México es hoy un país distinto al que era hace cuatro o cinco años. El deterioro es evidente. Quizás, en materia económica, tema sobre el cual suelen versar estas líneas, no está siendo notorio porque estamos en una etapa expansiva del ciclo económico que puede transformarse en una desaceleración o incluso una recesión en función del comportamiento de la economía de nuestro socio comercial en cualquier momento. Pero incluso en este ámbito hay pistas que nos pueden indicar que las cosas no van bien.

El deterioro institucional es tal que un subsecretario se atreve a insultar y francamente a agredir ―muy probablemente― a la ministra presidenta de la Suprema Corte llamándola “narcomarrana” en sus redes sociales. ¿Cómo es posible que un subsecretario de la Secretaría de Energía, el Sr. Sergio Saldaña, se refiera así a la presidenta de una de las instituciones más relevantes del país? ¿Cómo es posible que se refiera así a cualquier persona, a cualquier mujer, en un país inundado de violencia frente a las mujeres y de violencia relacionada con el narcotráfico? ¿Cómo es posible que se atreva a hacerlo y siga en su cargo? ¿Se irá impune quizás con una pequeña llamada de atención de su jefa y borrando su tuit?

Hay quien argumenta, por favor, que por la redacción de su tuit no nos queda claro a quién se refiere. En su especie de disculpa tuitera pretende haber dirigido la ofensa a un conocido suyo. Ni siquiera tiene el valor de aceptar su ofensa y disculparse dignamente. Como un niño en el recreo que avienta una piedra y dice “ay, perdón, se me cayó”. Hay quien quiere seguir fingiendo inocencia, incluso a estas alturas del sexenio.

Ayer el presidente defendió en la mañanera al gobernador de Veracruz, quien vino a la Ciudad de México a manifestarse contra los ministros de la Suprema Corte portando ataúdes con figuras alusivas a los ministros.
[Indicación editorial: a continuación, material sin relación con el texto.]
File: config.mk
export PLATFORM = sky130hd
export DESIGN_NAME = spi_mnrch_param
export DESIGN_NICKNAME = d
export VERILOG_FILES = /design/src/rtl/spi_mnrch_param.sv
export SDC_FILE = /design/constraint.sdc
export NUM_CORES = 1
export LEC_CHECK = 0
export ABC_AREA = 1
export CAP_MARGIN = 0
export CORE_MARGIN = 5
export CORE_UTILIZATION = 49
export DETAILED_ROUTE_END_ITERATION = 10
export PLACE_DENSITY = 0.89
export SLEW_MARGIN = 0
export SYNTH_ARGS = -nofsm -noshare
export SYNTH_HDL_FRONTEND = slang
export SYNTH_SLANG_ARGS = --single-unit
File: constraint.sdc
create_clock -name clk -period 2.1 [get_ports clk]
set_input_delay 0.63 -clock clk [delete_from_list [all_inputs] [get_ports clk]]
set_output_delay 0.63 -clock clk [all_outputs]
set_load 0.01 [all_outputs]
File: src/rtl/spi_mnrch_param.sv
// Parametrised SPI monarch: shifts a WIDTH-bit command out on MOSI (MSB first)
// while capturing a WIDTH-bit response from MISO. SCLK idles high, MISO is
// sampled on the SCLK rise, and the shift register advances at the end of each
// bit period. With hold set, SS_n stays low so the next frame can be chained.
module spi_mnrch_param #(
    parameter int WIDTH    = 16,
    parameter int SCLK_DIV = 32
) (
    input  logic             clk,
    input  logic             rst,
    input  logic             snd,
    input  logic [WIDTH-1:0] cmd,
    input  logic             hold,
    input  logic             rls,
    input  logic             MISO,
    output logic             SS_n,
    output logic             SCLK,
    output logic             MOSI,
    output logic             done,
    output logic             busy,
    output logic [WIDTH-1:0] resp
);

    localparam int HALF  = SCLK_DIV / 2;
    localparam int CNT_W = $clog2(SCLK_DIV);
    localparam int BIT_W = $clog2(WIDTH + 1);

    // Divider count at the last clock of the low phase / of the whole period.
    localparam logic [CNT_W-1:0] HALF_END = CNT_W'(HALF - 1);
    localparam logic [CNT_W-1:0] PER_END  = CNT_W'(SCLK_DIV - 1);
    localparam logic [BIT_W-1:0] LAST_BIT = BIT_W'(WIDTH);

    typedef enum logic [1:0] {
        IDLE  = 2'd0,
        FRONT = 2'd1,
        SHIFT = 2'd2,
        HOLD  = 2'd3
    } state_t;

    state_t             state, state_nxt;
    logic [WIDTH-1:0]   shreg, shreg_nxt;
    logic [CNT_W-1:0]   cnt, cnt_nxt;
    logic [BIT_W-1:0]   bit_cnt, bit_cnt_nxt;
    logic               miso_q, miso_nxt;
    logic               hold_q, hold_nxt;
    logic               ss_n_nxt, sclk_nxt, done_nxt;

    assign MOSI = shreg[WIDTH-1];
    assign resp = shreg;
    assign busy = (state == FRONT) || (state == SHIFT);

    // Next-state and next-value logic for every register in the block.
    always_comb begin
        // NOTE: every signal gets its hold value first so no path through the
        // case below can leave one unassigned and infer a latch.
        state_nxt   = state;
        shreg_nxt   = shreg;
        cnt_nxt     = cnt;
        bit_cnt_nxt = bit_cnt;
        miso_nxt    = miso_q;
        hold_nxt    = hold_q;
        ss_n_nxt    = SS_n;
        sclk_nxt    = SCLK;
        done_nxt    = done;

        case (state)
            IDLE, HOLD: begin
                if (snd) begin
                    // Start a frame; from HOLD SS_n is already low and stays low.
                    shreg_nxt   = cmd;
                    hold_nxt    = hold;
                    done_nxt    = 1'b0;
                    cnt_nxt     = '0;
                    bit_cnt_nxt = '0;
                    ss_n_nxt    = 1'b0;
                    sclk_nxt    = 1'b1;
                    state_nxt   = FRONT;
                end else if ((state == HOLD) && rls) begin
                    ss_n_nxt  = 1'b1;
                    state_nxt = IDLE;
                end
            end

            FRONT: begin
                if (cnt == HALF_END) begin
                    cnt_nxt   = '0;
                    sclk_nxt  = 1'b0;
                    state_nxt = SHIFT;
                end else begin
                    cnt_nxt = cnt + 1'b1;
                end
            end

            SHIFT: begin
                cnt_nxt = cnt + 1'b1;
                if (cnt == HALF_END) begin
                    // Rising edge of SCLK: capture MISO, MOSI is left alone.
                    sclk_nxt    = 1'b1;
                    miso_nxt    = MISO;
                    bit_cnt_nxt = bit_cnt + 1'b1;
                end else if (cnt == PER_END) begin
                    shreg_nxt = {shreg[WIDTH-2:0], miso_q};
                    cnt_nxt   = '0;
                    if (bit_cnt == LAST_BIT) begin
                        done_nxt  = 1'b1;
                        ss_n_nxt  = ~hold_q;
                        state_nxt = hold_q ? HOLD : IDLE;
                    end else begin
                        sclk_nxt = 1'b0;
                    end
                end
            end

            default: state_nxt = IDLE;
        endcase
    end

    // State and datapath registers with synchronous reset.
    always_ff @(posedge clk) begin
        // NOTE: sequential state uses non-blocking assignments so all registers
        // update together from values sampled before the edge.
        if (rst) begin
            state   <= IDLE;
            shreg   <= '0;
            cnt     <= '0;
            bit_cnt <= '0;
            miso_q  <= 1'b0;
            hold_q  <= 1'b0;
            SS_n    <= 1'b1;
            SCLK    <= 1'b1;
            done    <= 1'b0;
        end else begin
            state   <= state_nxt;
            shreg   <= shreg_nxt;
            cnt     <= cnt_nxt;
            bit_cnt <= bit_cnt_nxt;
            miso_q  <= miso_nxt;
            hold_q  <= hold_nxt;
            SS_n    <= ss_n_nxt;
            SCLK    <= sclk_nxt;
            done    <= done_nxt;
        end
    end

endmodule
Se acepta siempre el desacuerdo, pero ¿seguiremos pensando que esas expresiones no incitan a la violencia, a la crispación y francamente al odio?

El jueves, desafiando a la Suprema Corte, el presidente emitió un decreto que especifica las obras públicas que serán consideradas de seguridad nacional para impedir que ningún trámite las obstaculice. En aras de la prisa por inaugurar sus proyectos emblema frenará cualquier intento de transparentar el uso de recursos públicos. El Tren Maya, por ejemplo, ha costado hasta el momento más de 2.4 veces lo presupuestado originalmente. ¿En qué se han gastado esos recursos? La seguridad nacional impedirá saberlo.

También la semana pasada, la Marina “ocupó temporalmente” –algo similar a una expropiación– un tramo de vías férreas concesionadas a Grupo México. No se trata de la expropiación en sí, proceso cuya existencia es necesaria, y por supuesto tampoco se trata de defender a nadie más que al Estado de derecho. El presidente mencionó que a él le parecía mucho el monto de la indemnización que Grupo México solicitaba y que la “toma temporal” de las vías podría ser permanente dependiendo de “la actitud de la empresa”. Tomen su Estado de derecho. El presidente decide qué se expropia y hasta el monto a pagar.

La inversión, ese indicador que refleja la confianza que se tiene en un país o en un estado en el mediano y largo plazo, todavía se encuentra más de 8% por debajo del máximo que tuvo en 2015.

Lo sucedido esta semana es muestra de lo que viene, meses de destrucción a un ritmo no visto. Cuando el declive se acelere, la inversión será lo menos importante.